Elles apparaissaient ailleurs, parfois au détour d’une histoire familiale, d’un malentendu ancien, d’un besoin bien présent mais que personne n’avait encore exprimé.
Et on y arrivait !
Par des sentiers que je n’aurais jamais empruntés, ni même imaginés.
Cela, ma technique ne pouvait pas l’expliquer.
Même la négociation raisonnée de Harvard, probablement la méthode la plus aboutie, ne m’en donnait pas la clé.
Certes, elle invite à dépasser les positions, à rechercher les intérêts, à construire des solutions mutuellement satisfaisantes.
Mais, au bout du compte, entre avocats, la mesure reste souvent la même : ce que chacun gagnerait ou risquerait devant un juge.
Le droit demeure le point de référence.
En médiation, le droit ne disparaît pas.
Les parties arrivent avec leur conception de leurs droits, leurs avocats, leurs arguments.

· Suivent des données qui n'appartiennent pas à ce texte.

### src/rtl/vga_sync_gen.sv
// Parametrised VGA timing generator: pixel-tick divider, H/V counters, programmable-polarity
// syncs, coordinate request, frame-start strobe and a registered colour stage aligned to sync.
module vga_sync_gen #(
    parameter int unsigned H_ACTIVE = 640,
    parameter int unsigned H_FP     = 16,
    parameter int unsigned H_SYNC   = 96,
    parameter int unsigned H_BP     = 48,
    parameter int unsigned V_ACTIVE = 480,
    parameter int unsigned V_FP     = 10,
    parameter int unsigned V_SYNC   = 2,
    parameter int unsigned V_BP     = 33,
    parameter int unsigned CLK_DIV  = 2,
    parameter int unsigned COLOR_W  = 4,
    parameter bit          SYNC_POL = 1'b0,
    parameter int unsigned CNT_W    = 11
) (
    input  logic                   clk,
    input  logic                   rst,
    input  logic [3*COLOR_W-1:0]   rgb_in,
    output logic [CNT_W-1:0]       pix_x,
    output logic [CNT_W-1:0]       pix_y,
    output logic                   video_on,
    output logic                   pix_tick,
    output logic                   frame_start,
    output logic                   VGA_Hsync_n,
    output logic                   VGA_Vsync_n,
    output logic [COLOR_W-1:0]     VGA_R,
    output logic [COLOR_W-1:0]     VGA_G,
    output logic [COLOR_W-1:0]     VGA_B
);

    localparam int unsigned H_TOTAL  = H_ACTIVE + H_FP + H_SYNC + H_BP;
    localparam int unsigned V_TOTAL  = V_ACTIVE + V_FP + V_SYNC + V_BP;
    localparam int unsigned HS_START = H_ACTIVE + H_FP;
    localparam int unsigned HS_END   = HS_START + H_SYNC;
    localparam int unsigned VS_START = V_ACTIVE + V_FP;
    localparam int unsigned VS_END   = VS_START + V_SYNC;
    localparam int unsigned DIV_W    = (CLK_DIV > 1) ? $clog2(CLK_DIV) : 1;
    localparam int unsigned RGB_W    = 3 * COLOR_W;
    localparam logic        SYNC_IDLE = ~SYNC_POL;

    logic [DIV_W-1:0] div_q, div_d;
    logic             tick_q, tick_d;
    logic [CNT_W-1:0] h_q, h_d;
    logic [CNT_W-1:0] v_q, v_d;
    logic             von_q, von_d;
    logic             fs_q, fs_d;
    logic             hs_q, hs_d;
    logic             vs_q, vs_d;
    logic [RGB_W-1:0] rgb_q, rgb_d;

    logic             h_wrap;
    logic             v_wrap;
    logic             hs0;
    logic             vs0;

    // Divider: tick_q is a registered copy of (div_q == CLK_DIV-1); stays high when CLK_DIV=1.
    always_comb begin
        div_d  = div_q;
        tick_d = tick_q;
        if (div_q == DIV_W'(CLK_DIV - 1)) begin
            div_d = '0;
        end else begin
            div_d = div_q + DIV_W'(1);
        end
        tick_d = (div_d == DIV_W'(CLK_DIV - 1));
    end

    // Stage-0 timing counters and the decodes that depend on the next coordinates.
    always_comb begin
        h_wrap = (h_q == CNT_W'(H_TOTAL - 1));
        v_wrap = (v_q == CNT_W'(V_TOTAL - 1));
        h_d    = h_q;
        v_d    = v_q;
        fs_d   = 1'b0;
        if (tick_q) begin
            if (h_wrap) begin
                h_d = '0;
                v_d = v_wrap ? '0 : v_q + CNT_W'(1);
            end else begin
                h_d = h_q + CNT_W'(1);
            end
            fs_d = h_wrap && v_wrap;
        end
        von_d = (h_d < CNT_W'(H_ACTIVE)) && (v_d < CNT_W'(V_ACTIVE));
    end

    always_comb begin
        hs0 = (h_q >= CNT_W'(HS_START)) && (h_q < CNT_W'(HS_END));
        vs0 = (v_q >= CNT_W'(VS_START)) && (v_q < CNT_W'(VS_END));
    end

    // Stage 1: pins capture the current coordinate's sync/colour on each tick and hold between.
    always_comb begin
        hs_d  = hs_q;
        vs_d  = vs_q;
        rgb_d = rgb_q;
        if (tick_q) begin
            hs_d  = hs0 ^ SYNC_IDLE;
            vs_d  = vs0 ^ SYNC_IDLE;
            rgb_d = von_q ? rgb_in : '0;
        end
    end

    always_ff @(posedge clk or posedge rst) begin
        if (rst) begin
            div_q  <= '0;
            tick_q <= (CLK_DIV == 1);
            h_q    <= '0;
            v_q    <= '0;
            von_q  <= (H_ACTIVE > 0) && (V_ACTIVE > 0);
            fs_q   <= 1'b0;
            hs_q   <= SYNC_IDLE;
            vs_q   <= SYNC_IDLE;
            rgb_q  <= '0;
        end else begin
            div_q  <= div_d;
            tick_q <= tick_d;
            h_q    <= h_d;
            v_q    <= v_d;
            von_q  <= von_d;
            fs_q   <= fs_d;
            hs_q   <= hs_d;
            vs_q   <= vs_d;
            rgb_q  <= rgb_d;
        end
    end

    assign pix_x       = h_q;
    assign pix_y       = v_q;
    assign video_on    = von_q;
    assign pix_tick    = tick_q;
    assign frame_start = fs_q;
    assign VGA_Hsync_n = hs_q;
    assign VGA_Vsync_n = vs_q;
    assign VGA_R       = rgb_q[RGB_W-1 -: COLOR_W];
    assign VGA_G       = rgb_q[2*COLOR_W-1 -: COLOR_W];
    assign VGA_B       = rgb_q[COLOR_W-1:0];

endmodule

### config.mk
export PLATFORM = sky130hd
export DESIGN_NAME = vga_sync_gen
export DESIGN_NICKNAME = d
export VERILOG_FILES = /design/src/rtl/vga_sync_gen.sv
export SDC_FILE = /design/constraint.sdc
export NUM_CORES = 1
export LEC_CHECK = 0
export CELL_PAD_IN_SITES_DETAIL_PLACEMENT = 1
export CELL_PAD_IN_SITES_GLOBAL_PLACEMENT = 1
export CORE_MARGIN = 3
export CORE_UTILIZATION = 33
export CTS_CLUSTER_SIZE = 8
export DETAILED_ROUTE_END_ITERATION = 8
export MAX_ROUTING_LAYER = met4
export PLACE_DENSITY = 0.82
export SKIP_LAST_GASP = 1
export SYNTH_ARGS = -nofsm -noshare
export SYNTH_HDL_FRONTEND = slang
export SYNTH_SLANG_ARGS = --single-unit
### constraint.sdc
create_clock -name clk -period 1.9 [get_ports clk]
set_input_delay 0.57 -clock clk [delete_from_list [all_inputs] [get_ports clk]]
set_output_delay 0.57 -clock clk [all_outputs]
set_load 0.02 [all_outputs]
=== Word level (Yosys, flattened, before mapping) ===
Index checks and enable logic that the tools add are counted.

* Muxes and demuxes: 8
* $lt $le $gt $ge: 6
* Add/subtract/negate cells: 3
* Reduce and logical (&&, ||, !) cells: 4
* Eq/ne operators: 2
* Bitwise operators: 2

{| class="wikitable"
|+ Operators with widths
! kind !! count
|-
| 11-bit two-way mux || 5
|-
| 11-bit by 1-bit adder with 11-bit output (second input constant) || 2
|-
| 11-bit by 10-bit == test with 1-bit output (second input constant) || 2
|-
| 11-bit by 10-bit less-than comparator with 1-bit output (second input constant) || 2
|-
| 11-bit by 9-bit less-than comparator with 1-bit output (second input constant) || 2
|-
| 12-bit two-way mux || 1
|-
| 11-bit by 10-bit greater-or-equal comparator with 1-bit output (second input constant) || 1
|-
| 11-bit by 9-bit greater-or-equal comparator with 1-bit output (second input constant) || 1
|-
| 1-bit logical AND || 4
|-
| 1-bit two-way mux || 2
|-
| 1-bit NOT || 2
|-
| 1-bit adder (second input constant) || 1
|}

* Flip-flop bits (word level): 39
* Logic and storage cells: 33
* Input port bits: 14

=== Depth between registers and ports, before layout ===
Gate-level depths: netlist of run 1.

* Depth after elaboration: 6
* Mapped depth: 8

=== Worst setup path before layout of run 1 ===
Ideal clock, no wire load.

* Kind: register to register
* From: register h_q[0], in the netlist pix_x[0]
* To: register von_q, in the netlist video_on
* Arrival: 2.174 ns
* Slack: -0.336 ns
* Clock period less this slack: 2.236 ns
* Cell stages (with the launch flop): 7
* Setup time: 0.062 ns
* Path buffers: 0
* Path through: dfrtp_1 > ha_1 > nand4_1 > or4b_4 > o311ai_0 > a22oi_1 > and4bb_2

* Word-level cells in the longest chain between the ends: 5

{| class="wikitable"
|+ Ends and longest elaborated chain
! what !! RTL line !! source
|-
| start, declared || 44 || <nowiki>logic [CNT_W-1:0] h_q, h_d;</nowiki>
|-
| start signal, assigned || 109 || <nowiki>h_q <= '0;</nowiki>
|-
| start signal, assigned || 119 || <nowiki>h_q <= h_d;</nowiki>
|-
| 11-bit by 1-bit adder with 11-bit output / 11-bit by 10-bit == test with 1-bit output (equally long branches) || 81, 71 ||
|-
| 11-bit two-way mux || 77 || <nowiki>if (h_wrap) begin</nowiki>
|-
| 11-bit two-way mux || 76 || <nowiki>if (tick_q) begin</nowiki>
|-
| 11-bit by 10-bit less-than comparator with 1-bit output / 11-bit by 9-bit less-than comparator with 1-bit output (equally long branches) || 85 || <nowiki>von_d = (h_d < CNT_W'(H_ACTIVE)) && (v_d < CNT_W'(V_ACTIVE));</nowiki>
|-
| 1-bit logical AND * || 85 ||
|-
| named net von_d || 46 || <nowiki>logic von_q, von_d;</nowiki>
|-
| end signal, assigned || 111 || <nowiki>von_q <= (H_ACTIVE > 0) && (V_ACTIVE > 0);</nowiki>
|-
| end signal, assigned || 121 || <nowiki>von_q <= von_d;</nowiki>
|-
| end, declared || 46 ||
|}

The timed path passes the listed nets; every way through them passes the cells marked *.
A chain may end at the register's enable or synchronous reset.

=== Final worst setup path of run 1 ===
* From: register h_q[6], in the netlist pix_x[6]
* To: register von_q, in the netlist video_on

The elaborated chain is that of the path after synthesis.

==> impl_metrics.xml, run 1 <==
<?xml version="1.0" encoding="UTF-8"?>
<metrics>
  <group name="floorplanning">
    <metric name="core.rowCount" unit="">27</metric>
    <metric name="fp.dieW" unit="um">82.5</metric>
    <metric name="initial_utilization" unit="%">34.6</metric>
    <metric name="ioPinCount" unit="">53</metric>
    <metric name="floorplan.core_area" unit="sq um">5570</metric>
    <metric name="fp.dieH" unit="um">82.5</metric>
    <metric name="die_area" unit="sq um">6800</metric>
  </group>
  <group name="synthesis">
    <metric name="synthesis.area" unit="sq um">1930</metric>
    <metric name="postSynthCellCount" unit="">184</metric>
    <metric name="synthMuxAreaShare" unit="%">1.62</metric>
    <metric name="ys_async_sr_fraction" unit="%">100</metric>
    <metric name="syn-num-nets" unit="">203</metric>
    <metric name="synth_area_per_cell" unit="sq um">10.5</metric>
    <metric name="edff_count_synth" unit="">0</metric>
    <metric name="ys_warn_count" unit="">0</metric>
    <metric name="synth-main-ff-cell" unit="">sky130_fd_sc_hd__dfrtp_1</metric>
    <metric name="synth_compound_area_share" unit="%">14.3</metric>
    <metric name="synth.ff_latch_count" unit="">39</metric>
    <metric name="synth-simple-area-share" unit="%">21.5</metric>
    <metric name="combinational_family_with_the_most_area_after_synthesis" unit="">simple AND/OR/NAND/NOR gates</metric>
    <metric name="synth_seq_area_share" unit="%">50.7</metric>
    <metric name="ys_types" unit="">45</metric>
    <metric name="area_share_of_xor_xnor_cells_in_the_synthesized_design" unit="%">5.90</metric>
    <metric name="yosys.area_share.adder" unit="%">3.24</metric>
  </group>
  <group name="power_and_ir_drop">
    <metric name="power.leakage" unit="nW">1.34</metric>
    <metric name="seq_pwr_share" unit="%">56.0</metric>
    <metric name="power_switching_share" unit="%">23.8</metric>
    <metric name="share_comb_of_total_power" unit="%">6.8</metric>
    <metric name="power.net_switching" unit="W">0.000362</metric>
    <metric name="power.clock.fraction" unit="%">37.2</metric>
    <metric name="ir_drop" unit="mV">0.262</metric>
    <metric name="internal_power" unit="W">0.00116</metric>
    <metric name="p_per_area" unit="nW/um^2">520</metric>
  </group>
  <group name="global_route">
    <metric name="grt_pass1_vias" unit="">1906</metric>
    <metric name="grt_overflow" unit="">0</metric>
    <metric name="pin_count_of_the_biggest_net_entering_global_routing" unit="">35</metric>
    <metric name="grt_util_all_layers" unit="%">19.4</metric>
    <metric name="grt_first_pass_wirelength" unit="mm">9.54</metric>
    <metric name="grt_antenna_before_repair" unit="">0</metric>
  </group>
  <group name="sta">
    <metric name="fmax" unit="MHz">509</metric>
    <metric name="clock_period_minus_worst_slack" unit="ns">1.96</metric>
    <metric name="worst_slew_pin_slew" unit="ns">0.437</metric>
    <metric name="timing.final.crit_share" unit="%">103</metric>
    <metric name="setup_slack" unit="ns">-0.0648</metric>
    <metric name="timing_hold_violations_final" unit="">0</metric>
    <metric name="fin_skew" unit="ns">0.00748</metric>
    <metric name="slew_viol_final" unit="">0</metric>
    <metric name="finalSetupViolations" unit="">1</metric>
    <metric name="grt_setup_unrepaired" unit="">true</metric>
    <metric name="setup_tns" unit="ns">-0.0648</metric>
    <metric name="slew_headroom" unit="%">70.6</metric>
  </group>
  <group name="drt">
    <metric name="totalWireLength" unit="mm">6.08</metric>
    <metric name="wl_met2" unit="mm">3.07</metric>
    <metric name="postRouteAntennaNets" unit="">0</metric>
    <metric name="top_signal_layer_used" unit="">met4</metric>
    <metric name="detail_route.drc_violations" unit="">0</metric>
    <metric name="dr.pass1.iters" unit="">4</metric>
    <metric name="route.detailed.vias_per_inst" unit="">5.22</metric>
    <metric name="route.detailed.wl_per_inst" unit="um">17.9</metric>
    <metric name="dr.first_iter.drc_count" unit="">68</metric>
    <metric name="wl_met1" unit="mm">2.66</metric>
    <metric name="vias" unit="">1769</metric>
    <metric name="dr_wl_met3" unit="um">216</metric>
  </group>
  <group name="run">
    <metric name="drv_cap" unit="">0</metric>
  </group>
  <group name="min_path">
    <metric name="timing.hold.worst.class" unit="">primary input to asynchronous set/reset pin</metric>
  </group>
  <group name="setup_path">
    <metric name="critical_path_required" unit="ns">2.14</metric>
    <metric name="critical_path_class" unit="">flop to flop</metric>
    <metric name="rrSetupSlack" unit="ns">-0.06</metric>
    <metric name="timing.critical_path.arrival" unit="ns">2.20</metric>
    <metric name="timing.critical_path.fanout_max" unit="">5</metric>
    <metric name="critical_path.endpoint_type" unit="">flop</metric>
    <metric name="critPathLaunchType" unit="">flop</metric>
  </group>
  <group name="cells_and_area">
    <metric name="post_layout_nonfiller_instances" unit="">339</metric>
    <metric name="final_nets" unit="">285</metric>
    <metric name="area_growth_syn_to_layout" unit="%">51.1</metric>
    <metric name="fraction_of_final_layout_cells_with_drive_strength_greater_than_1" unit="%">22.8</metric>
    <metric name="insertedDiodeCount" unit="">0</metric>
    <metric name="final_core_util" unit="%">52.3</metric>
  </group>
  <group name="clocking">
    <metric name="clock_sinks" unit="">39</metric>
    <metric name="tritoncts" unit="">built</metric>
    <metric name="numCtsBuffers" unit="">5</metric>
    <metric name="clock_tree.buffer_depth" unit="">2</metric>
    <metric name="cts_htree_levels" unit="">2</metric>
    <metric name="clkTransAtPathRegs" unit="ns">0.08</metric>
    <metric name="worstSkewPairLatency" unit="ns">0.30</metric>
    <metric name="clk_root_buffer_cell" unit="">sky130_fd_sc_hd__clkbuf_8</metric>
  </group>
  <group name="placed_design">
    <metric name="place_hpwl" unit="mm">4.32</metric>
    <metric name="io_buffers" unit="">52</metric>
    <metric name="cell_count_after_placement" unit="">327</metric>
    <metric name="gp_congestion" unit="">0.846</metric>
  </group>
  <group name="status">
    <metric name="violations_in_the_final_reports" unit="">negative setup slack</metric>
    <metric name="status" unit="">finished, violations left</metric>
  </group>
</metrics>
-- stage by stage --
stage	hold WS (ns)	cell area (sq um)	worst slack (ns)	total power, W
2_1_floorplan	0.520	1950	-0.155	0.000905
3_3_place_gp	0.492	2750	0.00285	0.000969
3_5_place_dp	0.498	2750	-0.108	0.000972
4_1_cts	0.506	2830	-0.122	0.00154
5_1_grt	0.526	2920	-0.159	0.00159
6_report	0.505	2920	-0.0648	0.00152
-- routing by layer --
layer  global-route usage [%]  vias to the layer above
met4                     7.81                        0
met3                     3.90                       10
li1                         -                      832
met5                        -                        -
met2                     31.4                       52
met1                     23.7                      875
-- sequential cells by signal, indices dropped and copies added (netlist names) --
name         count
VGA_Hsync_n      1
VGA_Vsync_n      1
frame_start      1
pix_tick         1
pix_x           11
pix_y           11
rgb_q           12
video_on         1
-- placed cells by master (no fill, tap or decap), types with 3 or more instances in the layout --
cell	instances
sky130_fd_sc_hd__a22o_1	12
sky130_fd_sc_hd__and2_1	6
sky130_fd_sc_hd__buf_4	29
sky130_fd_sc_hd__clkbuf_8	5
sky130_fd_sc_hd__clkdlybuf4s50_1	24
sky130_fd_sc_hd__dfrtp_1	34
sky130_fd_sc_hd__dfstp_2	3
sky130_fd_sc_hd__dlygate4sd2_1	26
sky130_fd_sc_hd__ha_1	4
sky130_fd_sc_hd__inv_1	6
sky130_fd_sc_hd__nand2_1	13
sky130_fd_sc_hd__nand3_1	9
sky130_fd_sc_hd__nand4_1	4
sky130_fd_sc_hd__nand4b_1	3
sky130_fd_sc_hd__nor2_1	13
sky130_fd_sc_hd__nor2_2	3
sky130_fd_sc_hd__o21ai_0	10
sky130_fd_sc_hd__xnor2_1	9
sky130_fd_sc_hd__xor2_1	4
-- what timing repair did --
action                                  in CTS  in global routing
pin swaps                                    0                  4
endpoints found under the setup margin      31                 12
resized for setup                           28                 14
setup buffers                                2                  2
hold buffers                                 0                  0
-- final cells by class --
cell class	instances	area (sq um)
inverter	6	22.5
tap	72	90.1
multi-input combinational	131	996
sequential	39	982
fill	634	2660
clock inverter	2	12.5
timing repair buffer	83	742
clock buffer	6	72.6
-- synthesized netlist by cell type, types with 2 or more instances --
| cell | n | area [sq um] |
|---|---|---|
| sky130_fd_sc_hd__and2_1 | 6 | 37.5 |
| sky130_fd_sc_hd__o21ai_0 | 11 | 55.1 |
| sky130_fd_sc_hd__nand2_1 | 13 | 48.8 |
| sky130_fd_sc_hd__nand4b_1 | 3 | 26.3 |
| sky130_fd_sc_hd__nor4_1 | 2 | 12.5 |
| sky130_fd_sc_hd__a21oi_1 | 2 | 10.0 |
| sky130_fd_sc_hd__a22o_1 | 12 | 105 |
| sky130_fd_sc_hd__xor2_1 | 4 | 35.0 |
| sky130_fd_sc_hd__mux2i_1 | 2 | 20.0 |
| sky130_fd_sc_hd__nand3_1 | 9 | 45.0 |
| sky130_fd_sc_hd__nor3_1 | 3 | 15.0 |
| sky130_fd_sc_hd__clkbuf_1 | 8 | 30.0 |
| sky130_fd_sc_hd__o31ai_1 | 2 | 15.0 |
| sky130_fd_sc_hd__nor2_1 | 16 | 60.1 |
| sky130_fd_sc_hd__ha_1 | 5 | 62.6 |
| sky130_fd_sc_hd__nand4_1 | 4 | 25.0 |
| sky130_fd_sc_hd__and4_1 | 2 | 17.5 |
| sky130_fd_sc_hd__a41oi_1 | 2 | 17.5 |
| sky130_fd_sc_hd__inv_1 | 6 | 22.5 |
| sky130_fd_sc_hd__xnor2_1 | 9 | 78.8 |
| sky130_fd_sc_hd__dfrtp_1 | 36 | 901 |
| sky130_fd_sc_hd__and3_1 | 2 | 12.5 |
| sky130_fd_sc_hd__dfstp_2 | 3 | 78.8 |
-- power by group through the flow --
stage | Sequential [W] | Combinational (W) | Clock, W
global placement | 0.000865 | 0.000104 | 0
global route | 0.000851 | 0.000112 | 0.000624
detailed placement | 0.000866 | 0.000106 | 0
finish | 0.000850 | 0.000103 | 0.000565
CTS | 0.000850 | 0.000106 | 0.000581
floorplan | 0.000882 | 0.0000231 | 0
-- critical path, stage by stage (launching register included) --
cell	delay, ns
sky130_fd_sc_hd__dfrtp_1	0.39
sky130_fd_sc_hd__nand4bb_4	0.23
sky130_fd_sc_hd__or4b_4	0.60
sky130_fd_sc_hd__o311ai_4	0.25
sky130_fd_sc_hd__a22oi_1	0.13
sky130_fd_sc_hd__and4bb_2	0.30
-- kinds of logic (layout without fill, tap and decap cells) --
| group | count (synthesis) | count (layout) |
|---|---|---|
| adders and majority gates | 5 | 5 |
| and+or+nand+nor | 72 | 72 |
| muxes | 3 | 3 |
| buffers and inverters | 14 | 97 |
| AOI/OAI and AO/OA | 38 | 38 |
| xor gates and xnor gates | 13 | 13 |
| DFF | 39 | 39 |
-- final timing paths --
check                         start  cells past startpoint          end
max                        pix_x[6]                      5     video_on
min                             rst                      2     pix_y[5]
max reg2reg                pix_x[6]                      5     video_on
min reg2reg                rgb_q[4]                      1     rgb_q[4]
max in group asynchronous       rst                      3  VGA_Vsync_n
min in group clk           rgb_q[4]                      1     rgb_q[4]
(Power assumes the default switching activity.)
==> run 2: changes to the inputs <==
--- a/config.mk
+++ b/config.mk
@@ -7,6 +7,7 @@
 export LEC_CHECK = 0
 export CELL_PAD_IN_SITES_DETAIL_PLACEMENT = 1
 export CELL_PAD_IN_SITES_GLOBAL_PLACEMENT = 1
+export CORE_ASPECT_RATIO = 0.6
 export CORE_MARGIN = 3
 export CORE_UTILIZATION = 33
 export CTS_CLUSTER_SIZE = 8
==> run 2 against run 1 <==
Global-route usage decreased by 0.77 points. The run still ends with negative setup slack left. Sequential share of layout area is 0.44 points lower. First-iteration DRC count grew 37%. Flip-flop and latch count is the same. Critical path depth up 1. Total power decreased by 1.0%. Core utilization rose by 2.9 points.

Simplement, il change de place : il cesse d’organiser la rencontre, pour n’en devenir que l’arrière-plan.
L’accord ne naît plus du droit, mais celui-ci arrive ensuite lui donner sa sécurité.
C’est ce que je n’avais pas compris.
Je croyais que la médiation était une manière plus efficace de négocier.
J’ai découvert qu’elle demandait autre chose de moi.
En négociation, je parle pour mon client.
En médiation, je devrais me taire pour qu’il parle.